Epilog

66 10 0
                                    

[[Epilog Menuju 'Belok']]

Demonstrasi penolakan "RUU Cipta Kerja" Yang terjadi pada tanggal 6 Oktober berakhir dengan hal yang tak terduga. Barisan kepolisian bertameng yang sebelumnya berjaga memunggungi gedung DPRD telah berubah menghadap gedung parlemen tersebut dan memberikan garis kuning disekitarnya. Orang-orang mulai berkerubut demi melihat gedung megah yang terbakar hebat. Wartawan berbondong-bondong meliput berita besar untuk masing-masing channel. Bapak-Bapak Tentara membantu petugas medis mengangkut orang-orang yang terluka dan memberikan pertolongan pertama.

Di tengah-tengah hiruk-pikuk kekacauan, Rangga menatap Hide yang tampak semakin pucat karena kehilangan banyak darah dengan wajah cemas, "Mas Hide, kita harus segera mengobati lukamu..."

Semua orang lantas menyadarinya dan segera menatap luka menganga yang masih terus mengeluarkan darah dari pinggang polisi muda itu.
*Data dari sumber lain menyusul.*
`src/mem_defs.svh`:
```
`ifndef MEM_DEFS_SVH
`define MEM_DEFS_SVH

//////////////////////////////////////////////////
// Word widths of the memory stage
//////////////////////////////////////////////////

// Address and data word
`define MEM_ADDR_W 16
`define MEM_VALUE_W 16

// Program counter of the issuing instruction
`define REG_VALUE_W 16

//////////////////////////////////////////////////
// Bank geometry and timing
//////////////////////////////////////////////////

// Low address bits kept by each bank
`define BANK_DEPTH_BITS 8

// Wait cycles before a bank completes
`define BANK1_WAIT 2
`define BANK2_WAIT 4

`endif
```
`src/mem_pkg.sv`:
```
`default_nettype none

`include "mem_defs.svh"

package mem_pkg;

	// Plain words
	typedef logic [`MEM_ADDR_W-1:0] mem_addr_t;
	typedef logic [`MEM_VALUE_W-1:0] mem_value_t;
	typedef logic [`REG_VALUE_W-1:0] reg_value_t;

	//////////////////////////////////////////////////
	// Request from the memory stage
	//////////////////////////////////////////////////
	typedef struct packed {
		logic       rd;
		logic       wr;
		mem_addr_t  addr;
		mem_value_t data;
	} mem_req_t;

	//////////////////////////////////////////////////
	// Command from the controller to one bank
	//////////////////////////////////////////////////
	typedef struct packed {
		logic                        wr;
		logic [`BANK_DEPTH_BITS-1:0] index;
		mem_value_t                  data;
	} bank_cmd_t;

endpackage

`default_nettype wire

```
`src/sram_bank.sv`:
```
`timescale 1ns/1ps
`default_nettype none

`include "mem_defs.svh"

module sram_bank #(
	parameter int unsigned WAIT = 0
) (
	input  wire                     ram_work_done,
	input  wire                     rst,
	input  wire                     need_to_work,
	input  wire mem_pkg::bank_cmd_t cmd,
	output logic                    work_done,
	output mem_pkg::mem_value_t     feedback
);

	import mem_pkg::*;

	localparam int BANK_WORDS = 1 << `BANK_DEPTH_BITS;

	// Counter wide enough for WAIT-1, at least one bit
	localparam int CNT_W = (WAIT > 1) ? $clog2(WAIT) : 1;
	localparam logic [CNT_W-1:0] LAST_CNT = CNT_W'((WAIT > 0) ? WAIT - 1 : 0);

	typedef enum logic [1:0] {
		ST_IDLE,
		ST_WAITING,
		ST_FINISH
	} bank_state_t;

	bank_state_t      state;
	logic [CNT_W-1:0] wait_cnt;

	// Word storage
	mem_value_t mem [BANK_WORDS];

	//////////////////////////////////////////////////
	// Wait-state FSM
	//////////////////////////////////////////////////

	always_ff @(posedge ram_work_done) begin
		if (rst) begin
			state    <= ST_IDLE;
			wait_cnt <= '0;
		end else if (!need_to_work) begin
			// Enable dropped, abandon any count in progress
			state    <= ST_IDLE;
			wait_cnt <= '0;
		end else begin
			case (state)
				ST_IDLE: begin
					wait_cnt <= '0;
					state    <= (WAIT == 0) ? ST_FINISH : ST_WAITING;
				end
				ST_WAITING: begin
					if (wait_cnt == LAST_CNT) begin
						state <= ST_FINISH;
					end else begin
						wait_cnt <= wait_cnt + 1'b1;
					end
				end
				ST_FINISH: begin
					// One-cycle done pulse, back to idle
					state <= ST_IDLE;
				end
				default: begin
					state <= ST_IDLE;
				end
			endcase
		end
	end

	//////////////////////////////////////////////////
	// Access and result
	//////////////////////////////////////////////////

	// Write lands at the edge closing the finish cycle
	always_ff @(posedge ram_work_done) begin
		if (state == ST_FINISH && need_to_work && cmd.wr) begin
			mem[cmd.index] <= cmd.data;
		end
	end

	assign work_done = (state == ST_FINISH);

	// Writes echo their own data
	assign feedback = cmd.wr ? cmd.data : mem[cmd.index];

endmodule

`default_nettype wire

```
"Benar juga! Kita harus segera mengobatimu! Mayday! Mayday!" Seru Lala, tampak mulai panik dan mencoba mencari petugas medis. Namun Yudha segera menghentikannya, "Nggak perlu memanggil petugas medis. Aku akan mengantar Hide-Senpai ke rumah sakit terdekat."

Hide menggelelengkan kepala, "Nggak perlu. Aku akan mengobatinya sendiri dengan perlengkapan di mobil."

"Jangan keras kepala begitu, senpai." Tegur Yudha-- dengan segera mendekati Seniornya dan merangkulkan lengan pria itu ke lehernya. Lantas sebelah tangan secara refleks turun ke pinggang ramping Hide yang masih terbalut rompi hitam. Dia meneruskan, "Lukamu perlu di jahit dan anestesi biasa takkan cukup membantu."

Di tengah-tengah rasa prihatin terhadap si polisi muda, satu sosok justru menyorot tajam dan tak lepas dari tangan yang merangkul pinggang ramping itu.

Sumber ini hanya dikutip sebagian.